透過 Domain Hint API,RP 可以在 FedCM API 呼叫中指定 domainHint 屬性,只顯示使用者符合的帳戶。IdP 可提供 domain_hints 屬性,做為帳戶清單端點的回應內容,用於指出帳戶與哪些網域相關聯。如此一來,瀏覽器就能顯示相符的帳戶,而不需要向 IdP 揭露要求的網域提示。
帳戶清單端點的 JSON 回應範例如下所示:
{
"accounts": [{
"id": "1234",
"given_name": "John",
"name": "John Doe",
"email": "john_doe@idp.example",
"picture": "https://idp.example/profile/123",
"approved_clients": ["123", "456", "789"],
}, {
"id": "5678",
"given_name": "Johnny",
"name": "Johnny",
"email": "johnny@idp.example",
"picture": "https://idp.example/profile/456"

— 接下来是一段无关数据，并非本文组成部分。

[config.mk]
export PLATFORM = sky130hd
export DESIGN_NAME = sac_sequencer
export DESIGN_NICKNAME = d
export VERILOG_FILES = /design/src/design/sac_pkg.sv /design/src/design/sac_sar_core.sv /design/src/design/sac_sequencer.sv
export SDC_FILE = /design/constraint.sdc
export NUM_CORES = 1
export LEC_CHECK = 0
export BUFFER_PORTS_ARGS = -buffer_cell sky130_fd_sc_hd__buf_2
export CORE_MARGIN = 3
export CORE_UTILIZATION = 60
export CTS_BUF_LIST = sky130_fd_sc_hd__clkbuf_8
export CTS_CLUSTER_SIZE = 25
export DETAILED_ROUTE_END_ITERATION = 10
export GPL_TIMING_DRIVEN = 0
export PLACE_DENSITY = 0.92
export SLEW_MARGIN = 5
export SYNTH_ARGS = -nofsm -noshare
export SYNTH_HDL_FRONTEND = slang
export SYNTH_SLANG_ARGS = --single-unit
[constraint.sdc]
create_clock -name aclk -period 8.1 [get_ports aclk]
set_input_delay 1.215 -clock aclk [delete_from_list [all_inputs] [get_ports aclk]]
set_output_delay 1.215 -clock aclk [all_outputs]
set_load 0.01 [all_outputs]
[src/design/sac_pkg.sv]
package sac_pkg;

  // ------------------------------------------------------------
  // data and code range
  // ------------------------------------------------------------
  localparam int          DATA_W     = 13;
  localparam int          OFFS_W     = 8;
  localparam int          GAIN_W     = 6;
  localparam int          GAIN_SHIFT = 9;
  localparam logic [12:0] CODE_MAX   = 13'h0FFF;
  localparam logic [12:0] CODE_MIN   = 13'h1000;
  localparam logic [12:0] TEST_MASK  = 13'h006C;

  // ------------------------------------------------------------
  // sequence timing in converter clock periods
  // ------------------------------------------------------------
  localparam int          CNT_W      = 11;
  localparam logic [10:0] NULL_TICKS = 11'h01A;
  localparam logic [10:0] ACQ_TICKS  = 11'h007;
  localparam logic [10:0] CAL_TICKS  = 11'h574;
  localparam logic [3:0]  SAR_STEPS  = 4'hD;

  // ------------------------------------------------------------
  // register map
  // ------------------------------------------------------------
  localparam int          ADDR_W       = 8;
  localparam logic [7:0]  REG_CTRL     = 8'h00;
  localparam logic [7:0]  REG_STATUS   = 8'h04;
  localparam logic [7:0]  REG_RESULT   = 8'h08;
  localparam logic [7:0]  REG_IRQ_STS  = 8'h0C;
  localparam logic [7:0]  REG_IRQ_MASK = 8'h10;
  localparam logic [7:0]  REG_CORR     = 8'h14;
  localparam int          CTRL_CAL_BIT  = 0;
  localparam int          CTRL_NULL_BIT = 1;
  localparam logic        CTRL_NULL_RST = 1'h0;
  localparam int          IRQ_W      = 3;
  localparam int          IRQ_DONE   = 0;
  localparam int          IRQ_CAL    = 1;
  localparam int          IRQ_ABORT  = 2;
  localparam logic [2:0]  IRQ_RST    = 3'h0;
  localparam logic [1:0]  RESP_OKAY  = 2'h0;
  localparam logic [1:0]  RESP_SLVERR = 2'h2;

  typedef enum logic [2:0] {
    ST_IDLE, ST_ARMED, ST_NULL, ST_ACQ, ST_CONV, ST_CAL
  } sac_state_t;

  typedef enum logic [2:0] {
    SEL_CTRL, SEL_STATUS, SEL_RESULT, SEL_IRQ_STS, SEL_IRQ_MASK, SEL_CORR, SEL_NONE
  } sac_sel_t;

endpackage

[src/design/sac_sar_core.sv]
module sac_sar_core (
  // clock and reset
  input  wire logic                             clk,
  input  wire logic                             rst_n,
  // control
  input  wire logic                             start,
  input  wire logic                             tick,
  // held input and stored corrections
  input  wire logic [sac_pkg::DATA_W-1:0]       sample,
  input  wire logic signed [sac_pkg::OFFS_W-1:0] offset,
  input  wire logic signed [sac_pkg::GAIN_W-1:0] gain,
  // status and result
  output logic                                  busy,
  output logic                                  done,
  output logic [sac_pkg::DATA_W-1:0]            result
);

  // ------------------------------------------------------------
  // correction of the held sample
  // ------------------------------------------------------------
  logic signed [15:0] v_w;
  logic signed [21:0] prod_w;
  logic signed [15:0] adj_w;
  logic [12:0]        sat_w;

  assign v_w    = 16'(signed'(sample)) - 16'(offset);
  assign prod_w = 22'(v_w) * 22'(gain);
  assign adj_w  = v_w + 16'(prod_w >>> sac_pkg::GAIN_SHIFT);
  assign sat_w  = (adj_w > 16'sd4095)  ? sac_pkg::CODE_MAX :
                  (adj_w < -16'sd4096) ? sac_pkg::CODE_MIN : adj_w[12:0];

  // ------------------------------------------------------------
  // successive approximation: sign first, then twelve bits
  // ------------------------------------------------------------
  logic [11:0] mag_q;
  logic        sign_q;
  logic [11:0] acc_q;
  logic [11:0] mask_q;
  logic [3:0]  step_q;
  logic        busy_q;
  logic        done_q;
  logic [11:0] trial_w;

  assign trial_w = acc_q | mask_q;

  always_ff @(posedge clk) begin
    if (!rst_n) begin
      mag_q  <= 12'h000;
      sign_q <= 1'h0;
      acc_q  <= 12'h000;
      mask_q <= 12'h000;
      step_q <= 4'h0;
      busy_q <= 1'h0;
      done_q <= 1'h0;
    end else begin
      done_q <= 1'h0;
      if (start) begin
        mag_q  <= sat_w[11:0];
        sign_q <= sat_w[12];
        acc_q  <= 12'h000;
        mask_q <= 12'h800;
        step_q <= sac_pkg::SAR_STEPS;
        busy_q <= 1'h1;
      end else if (busy_q && tick) begin
        step_q <= step_q - 4'h1;
        if (step_q != sac_pkg::SAR_STEPS) begin
          if (mag_q >= trial_w) begin
            acc_q <= trial_w;
          end
          mask_q <= mask_q >> 1;
        end
        if (step_q == 4'h1) begin
          busy_q <= 1'h0;
          done_q <= 1'h1;
        end
      end
    end
  end

  assign busy   = busy_q;
  assign done   = done_q;
  assign result = {sign_q, acc_q};

endmodule

[src/design/sac_sequencer.sv]
module sac_sequencer (
  // clock and reset
  input  wire logic                        aclk,
  input  wire logic                        aresetn,
  // axi4-lite write address
  input  wire logic [sac_pkg::ADDR_W-1:0]  s_axi_awaddr,
  input  wire logic                        s_axi_awvalid,
  output logic                             s_axi_awready,
  // axi4-lite write data
  input  wire logic [31:0]                 s_axi_wdata,
  input  wire logic [3:0]                  s_axi_wstrb,
  input  wire logic                        s_axi_wvalid,
  output logic                             s_axi_wready,
  // axi4-lite write response
  output logic [1:0]                       s_axi_bresp,
  output logic                             s_axi_bvalid,
  input  wire logic                        s_axi_bready,
  // axi4-lite read address
  input  wire logic [sac_pkg::ADDR_W-1:0]  s_axi_araddr,
  input  wire logic                        s_axi_arvalid,
  output logic                             s_axi_arready,
  // axi4-lite read data
  output logic [31:0]                      s_axi_rdata,
  output logic [1:0]                       s_axi_rresp,
  output logic                             s_axi_rvalid,
  input  wire logic                        s_axi_rready,
  // host control strobes and converter clock
  input  wire logic                        device_select_n,
  input  wire logic                        write_strobe_n,
  input  wire logic                        read_strobe_n,
  input  wire logic                        calibrate_request_n,
  input  wire logic                        offset_null_request_n,
  input  wire logic                        conv_clk,
  // front-end stand-ins: digitised input, comparator offset, gain error
  input  wire logic [sac_pkg::DATA_W-1:0]  sample_code,
  input  wire logic [sac_pkg::OFFS_W-1:0]  comp_offset,
  input  wire logic [sac_pkg::GAIN_W-1:0]  gain_error,
  // result bus, data and drive enable per pin
  output logic [sac_pkg::DATA_W-1:0]       result_bus_o,
  output logic [sac_pkg::DATA_W-1:0]       result_bus_oe,
  // status pins
  output logic                             conversion_active_n,
  output logic                             result_ready_n,
  output logic                             test_mode,
  output logic                             irq
);

  // ------------------------------------------------------------
  // input synchronisers
  // ------------------------------------------------------------
  localparam int NSYNC = 6;

  logic [NSYNC-1:0] pin_w;
  logic [NSYNC-1:0] sync1_q;
  logic [NSYNC-1:0] sync2_q;

  assign pin_w = {conv_clk, offset_null_request_n, calibrate_request_n,
                  read_strobe_n, write_strobe_n, device_select_n};

  genvar gi;
  generate
    for (gi = 0; gi < NSYNC; gi++) begin : g_sync
      always_ff @(posedge aclk) begin
        if (!aresetn) begin
          sync1_q[gi] <= 1'h1;
          sync2_q[gi] <= 1'h1;
        end else begin
          sync1_q[gi] <= pin_w[gi];
          sync2_q[gi] <= sync1_q[gi];
        end
      end
    end
  endgenerate

  // slow front-end words are only sampled at hold, offset-null end or calibration end
  logic [sac_pkg::DATA_W-1:0] samp1_q;
  logic [sac_pkg::DATA_W-1:0] samp2_q;
  logic [sac_pkg::OFFS_W-1:0] offs1_q;
  logic [sac_pkg::OFFS_W-1:0] offs2_q;
  logic [sac_pkg::GAIN_W-1:0] gain1_q;
  logic [sac_pkg::GAIN_W-1:0] gain2_q;

  always_ff @(posedge aclk) begin
    samp1_q <= sample_code;
    samp2_q <= samp1_q;
    offs1_q <= comp_offset;
    offs2_q <= offs1_q;
    gain1_q <= gain_error;
    gain2_q <= gain1_q;
  end

  // ------------------------------------------------------------
  // strobe decode
  // ------------------------------------------------------------
  logic cs_w;
  logic wr_w;
  logic rd_w;
  logic cal_w;
  logic nul_w;
  logic ck_w;
  logic wr_prev_q;
  logic cal_prev_q;
  logic ck_prev_q;

  assign cs_w  = sync2_q[0];
  assign wr_w  = sync2_q[1];
  assign rd_w  = sync2_q[2];
  assign cal_w = sync2_q[3];
  assign nul_w = sync2_q[4];
  assign ck_w  = sync2_q[5];

  always_ff @(posedge aclk) begin
    if (!aresetn) begin
      wr_prev_q  <= 1'h1;
      cal_prev_q <= 1'h1;
      ck_prev_q  <= 1'h1;
    end else begin
      wr_prev_q  <= wr_w;
      cal_prev_q <= cal_w;
      ck_prev_q  <= ck_w;
    end
  end

  logic tick_w;
  logic wr_fall_w;
  logic wr_rise_w;
  logic cal_fall_w;
  logic read_w;
  logic test_w;

  assign tick_w     = ck_w & ~ck_prev_q;
  assign wr_fall_w  = ~cs_w & wr_prev_q & ~wr_w;
  assign wr_rise_w  = ~cs_w & ~wr_prev_q & wr_w & rd_w & cal_w;
  assign cal_fall_w = cs_w & cal_prev_q & ~cal_w;
  assign read_w     = ~cs_w & ~rd_w & wr_w & cal_w;
  assign test_w     = ~cs_w & ~cal_w & rd_w;

  // ------------------------------------------------------------
  // sequencer
  // ------------------------------------------------------------
  sac_pkg::sac_state_t state_q;
  sac_pkg::sac_state_t state_d;
  logic [sac_pkg::CNT_W-1:0] cnt_q;
  logic [sac_pkg::CNT_W-1:0] cnt_d;
  logic ctrl_null_q;
  logic sw_cal_q;
  logic use_null_w;
  logic cnt_end_w;
  logic cal_go_w;
  logic abort_w;
  logic hold_w;
  logic conv_done_w;
  logic cal_end_w;
  logic core_busy_w;
  logic [sac_pkg::DATA_W-1:0] core_res_w;
  logic signed [sac_pkg::OFFS_W-1:0] off_corr_q;
  logic signed [sac_pkg::GAIN_W-1:0] gain_corr_q;

  assign use_null_w = ~nul_w | ctrl_null_q;
  assign cnt_end_w  = tick_w & (cnt_q == 11'h001);
  assign cal_go_w   = (cal_fall_w | sw_cal_q) & (state_q != sac_pkg::ST_CAL);
  assign abort_w    = wr_fall_w & ~cal_go_w &
                      ((state_q == sac_pkg::ST_NULL) | (state_q == sac_pkg::ST_ACQ) |
                       (state_q == sac_pkg::ST_CONV));
  assign hold_w     = (state_q == sac_pkg::ST_ACQ) & cnt_end_w;
  assign cal_end_w  = (state_q == sac_pkg::ST_CAL) & cnt_end_w;

  always_comb begin
    state_d = state_q;
    cnt_d   = cnt_q;
    if (state_q == sac_pkg::ST_CAL) begin
      // nothing may interrupt a calibration
      if (cnt_end_w) begin
        state_d = sac_pkg::ST_IDLE;
      end else if (tick_w) begin
        cnt_d = cnt_q - 11'h001;
      end
    end else if (cal_go_w) begin
      state_d = sac_pkg::ST_CAL;
      cnt_d   = sac_pkg::CAL_TICKS;
    end else if (wr_fall_w) begin
      state_d = sac_pkg::ST_ARMED;
    end else begin
      case (state_q)
        sac_pkg::ST_ARMED: begin
          if (wr_rise_w) begin
            state_d = use_null_w ? sac_pkg::ST_NULL : sac_pkg::ST_ACQ;
            cnt_d   = use_null_w ? sac_pkg::NULL_TICKS : sac_pkg::ACQ_TICKS;
          end
        end
        sac_pkg::ST_NULL: begin
          if (cnt_end_w) begin
            state_d = sac_pkg::ST_ACQ;
            cnt_d   = sac_pkg::ACQ_TICKS;
          end else if (tick_w) begin
            cnt_d = cnt_q - 11'h001;
          end
        end
        sac_pkg::ST_ACQ: begin
          if (cnt_end_w) begin
            state_d = sac_pkg::ST_CONV;
          end else if (tick_w) begin
            cnt_d = cnt_q - 11'h001;
          end
        end
        sac_pkg::ST_CONV: begin
          if (conv_done_w) begin
            state_d = sac_pkg::ST_IDLE;
          end
        end
        default: begin
          state_d = state_q;
        end
      endcase
    end
  end

  always_ff @(posedge aclk) begin
    if (!aresetn) begin
      state_q <= sac_pkg::ST_CAL;
      cnt_q   <= sac_pkg::CAL_TICKS;
    end else begin
      state_q <= state_d;
      cnt_q   <= cnt_d;
    end
  end

  sac_sar_core u_core (
    .clk    (aclk),
    .rst_n  (aresetn & ~wr_fall_w),
    .start  (hold_w),
    .tick   (tick_w),
    .sample (samp2_q),
    .offset (off_corr_q),
    .gain   (gain_corr_q),
    .busy   (core_busy_w),
    .done   (conv_done_w),
    .result (core_res_w)
  );

  // ------------------------------------------------------------
  // correction store, result latch and flags
  // ------------------------------------------------------------
  logic [sac_pkg::DATA_W-1:0] res_q;
  logic first_cal_q;
  logic coarse_q;
  logic corrupt_q;
  logic null_end_w;
  logic start_w;

  assign null_end_w = (state_q == sac_pkg::ST_NULL) & cnt_end_w;
  assign start_w    = (state_q == sac_pkg::ST_ARMED) & wr_rise_w & ~cal_go_w;

  always_ff @(posedge aclk) begin
    if (!aresetn) begin
      off_corr_q  <= '0;
      gain_corr_q <= '0;
      res_q       <= '0;
      first_cal_q <= 1'h1;
      coarse_q    <= 1'h1;
      corrupt_q   <= 1'h0;
    end else begin
      if (cal_end_w) begin
        off_corr_q  <= offs2_q;
        gain_corr_q <= gain2_q;
        first_cal_q <= 1'h0;
        coarse_q    <= first_cal_q;
      end else if (null_end_w) begin
        off_corr_q <= offs2_q;
      end
      if (conv_done_w) begin
        res_q <= core_res_w;
      end
      // a restart during sampling or conversion marks the corrections suspect
      if (abort_w && state_q != sac_pkg::ST_NULL) begin
        corrupt_q <= 1'h1;
      end else if (cal_end_w) begin
        corrupt_q <= 1'h0;
      end
    end
  end

  // ------------------------------------------------------------
  // pin outputs
  // ------------------------------------------------------------
  logic eoc_n_q;
  logic int_n_q;
  logic test_q;
  logic [sac_pkg::DATA_W-1:0] dout_q;
  logic [sac_pkg::DATA_W-1:0] doe_q;

  always_ff @(posedge aclk) begin
    if (!aresetn) begin
      eoc_n_q <= 1'h1;
      int_n_q <= 1'h1;
      test_q  <= 1'h0;
      dout_q  <= '0;
      doe_q   <= '0;
    end else begin
      eoc_n_q <= ~((state_d == sac_pkg::ST_CONV) | (state_d == sac_pkg::ST_CAL));
      if (conv_done_w) begin
        int_n_q <= 1'h0;
      end else if (read_w || start_w || cal_go_w) begin
        int_n_q <= 1'h1;
      end
      test_q <= test_w;
      dout_q <= res_q;
      doe_q  <= read_w ? {sac_pkg::DATA_W{1'b1}} :
                test_w ? sac_pkg::TEST_MASK : '0;
    end
  end

  assign conversion_active_n = eoc_n_q;
  assign result_ready_n      = int_n_q;
  assign test_mode           = test_q;
  assign result_bus_o        = dout_q;
  assign result_bus_oe       = doe_q;

  // ------------------------------------------------------------
  // register bus
  // ------------------------------------------------------------
  function automatic sac_pkg::sac_sel_t reg_sel(input logic [sac_pkg::ADDR_W-1:0] a);
    case (a)
      sac_pkg::REG_CTRL:     reg_sel = sac_pkg::SEL_CTRL;
      sac_pkg::REG_STATUS:   reg_sel = sac_pkg::SEL_STATUS;
      sac_pkg::REG_RESULT:   reg_sel = sac_pkg::SEL_RESULT;
      sac_pkg::REG_IRQ_STS:  reg_sel = sac_pkg::SEL_IRQ_STS;
      sac_pkg::REG_IRQ_MASK: reg_sel = sac_pkg::SEL_IRQ_MASK;
      sac_pkg::REG_CORR:     reg_sel = sac_pkg::SEL_CORR;
      default:               reg_sel = sac_pkg::SEL_NONE;
    endcase
  endfunction

  logic aw_rdy_q;
  logic bvalid_q;
  logic [1:0] bresp_q;
  logic ar_rdy_q;
  logic rvalid_q;
  logic [1:0] rresp_q;
  logic [31:0] rdata_q;
  logic [sac_pkg::IRQ_W-1:0] irq_sts_q;
  logic [sac_pkg::IRQ_W-1:0] irq_mask_q;
  logic irq_q;

  sac_pkg::sac_sel_t wsel_w;
  sac_pkg::sac_sel_t rsel_w;
  logic wr_go_w;
  logic wr_do_w;
  logic rd_go_w;
  logic wr_lo_w;
  logic [sac_pkg::IRQ_W-1:0] ev_w;
  logic [sac_pkg::IRQ_W-1:0] w1c_w;
  logic [31:0] rmux_w;

  assign wsel_w  = reg_sel(s_axi_awaddr);
  assign rsel_w  = reg_sel(s_axi_araddr);
  assign wr_go_w = s_axi_awvalid & s_axi_wvalid & ~aw_rdy_q & ~bvalid_q;
  assign wr_do_w = aw_rdy_q;
  assign wr_lo_w = wr_do_w & s_axi_wstrb[0];
  assign rd_go_w = s_axi_arvalid & ~ar_rdy_q & ~rvalid_q;
  assign ev_w    = {abort_w, cal_end_w, conv_done_w};
  assign w1c_w   = (wr_lo_w && wsel_w == sac_pkg::SEL_IRQ_STS) ?
                   s_axi_wdata[sac_pkg::IRQ_W-1:0] : '0;

  assign rmux_w =
    (rsel_w == sac_pkg::SEL_CTRL)     ? {30'h0, ctrl_null_q, 1'h0} :
    (rsel_w == sac_pkg::SEL_STATUS)   ? {24'h0, coarse_q, corrupt_q, test_q,
                                         ~int_n_q, ~eoc_n_q, 3'(state_q)} :
    (rsel_w == sac_pkg::SEL_RESULT)   ? {{19{res_q[12]}}, res_q} :
    (rsel_w == sac_pkg::SEL_IRQ_STS)  ? {29'h0, irq_sts_q} :
    (rsel_w == sac_pkg::SEL_IRQ_MASK) ? {29'h0, irq_mask_q} :
    (rsel_w == sac_pkg::SEL_CORR)     ? {10'h0, 2'(gain_corr_q >>> 4), gain_corr_q,
                                         off_corr_q, 6'h0} : 32'h0;

  always_ff @(posedge aclk) begin
    if (!aresetn) begin
      aw_rdy_q    <= 1'h0;
      bvalid_q    <= 1'h0;
      bresp_q     <= sac_pkg::RESP_OKAY;
      ctrl_null_q <= sac_pkg::CTRL_NULL_RST;
      sw_cal_q    <= 1'h0;
      irq_mask_q  <= sac_pkg::IRQ_RST;
    end else begin
      aw_rdy_q <= wr_go_w;
      sw_cal_q <= 1'h0;
      if (wr_do_w) begin
        bvalid_q <= 1'h1;
        bresp_q  <= (wsel_w == sac_pkg::SEL_NONE) ? sac_pkg::RESP_SLVERR : sac_pkg::RESP_OKAY;
      end else if (s_axi_bready) begin
        bvalid_q <= 1'h0;
      end
      if (wr_lo_w && wsel_w == sac_pkg::SEL_CTRL) begin
        ctrl_null_q <= s_axi_wdata[sac_pkg::CTRL_NULL_BIT];
        sw_cal_q    <= s_axi_wdata[sac_pkg::CTRL_CAL_BIT];
      end
      if (wr_lo_w && wsel_w == sac_pkg::SEL_IRQ_MASK) begin
        irq_mask_q <= s_axi_wdata[sac_pkg::IRQ_W-1:0];
      end
    end
  end

  always_ff @(posedge aclk) begin
    if (!aresetn) begin
      irq_sts_q <= sac_pkg::IRQ_RST;
      irq_q     <= 1'h0;
      ar_rdy_q  <= 1'h0;
      rvalid_q  <= 1'h0;
      rresp_q   <= sac_pkg::RESP_OKAY;
      rdata_q   <= 32'h0;
    end else begin
      // a new event wins over a clear in the same cycle
      irq_sts_q <= (irq_sts_q & ~w1c_w) | ev_w;
      irq_q     <= |(irq_sts_q & irq_mask_q);
      ar_rdy_q  <= rd_go_w;
      if (ar_rdy_q) begin
        rvalid_q <= 1'h1;
        rdata_q  <= rmux_w;
        rresp_q  <= (rsel_w == sac_pkg::SEL_NONE) ? sac_pkg::RESP_SLVERR : sac_pkg::RESP_OKAY;
      end else if (s_axi_rready) begin
        rvalid_q <= 1'h0;
      end
    end
  end

  assign s_axi_awready = aw_rdy_q;
  assign s_axi_wready  = aw_rdy_q;
  assign s_axi_bvalid  = bvalid_q;
  assign s_axi_bresp   = bresp_q;
  assign s_axi_arready = ar_rdy_q;
  assign s_axi_rvalid  = rvalid_q;
  assign s_axi_rresp   = rresp_q;
  assign s_axi_rdata   = rdata_q;
  assign irq           = irq_q;

endmodule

"approved_clients": ["abc", "def", "ghi"],
"domain_hints": ["corp.example"]
}]
}
RP 可以使用 domainHint 屬性呼叫 navigator.credentials.get(),藉此篩選帳戶。舉例來說,假設使用者造訪 corp-partner.example,並使用 corp.example 中的帳戶登入。網站會呼叫以下 API:
return await navigator.credentials.get({
identity: {
providers: [{
configURL: "https://idp.example/manifest.json",
clientId: "abc",
nonce: nonce,
domainHint : "corp.example"
}]
}
});
domainHint 值不會傳送至帳戶清單端點,以便進行伺服器端篩選,因為這可能會成為 IdP 的指紋向量。相反地,Chrome 會照常執行 FedCM 要求,並篩除不符合 navigator.credentials.get() 呼叫指定 domainHint 值的帳戶。接著,Chrome 會向使用者顯示 FedCM 對話方塊,並列出新帳戶。這個方法與登入提示 API 類似,但這兩個 API 會回答不同的問題。Login Hint API 旨在回答「哪個 ID 是我想找的使用者?」,而 Domain Hint 則旨在回答「這個帳戶必須屬於哪家公司或伺服器?」
使用 domainHint: "any" 時,Chrome 會篩除沒有任何網域的帳戶 (也就是未傳入或為空的 domain_hints)。舉例來說,這可用於以下用途:RP 只允許使用者在註冊程序中建立受管理帳戶。
如果沒有任何帳戶與 domainHint 相符,FedCM 對話方塊會顯示登入提示,讓使用者登入與 RP 要求提示相符的 IdP 帳戶。使用者輕觸提示時,系統會開啟彈出式視窗,其中包含設定檔中指定的登入網址。然後附加登入提示和網域提示查詢參數。
domainHint 相符時的登入提示範例。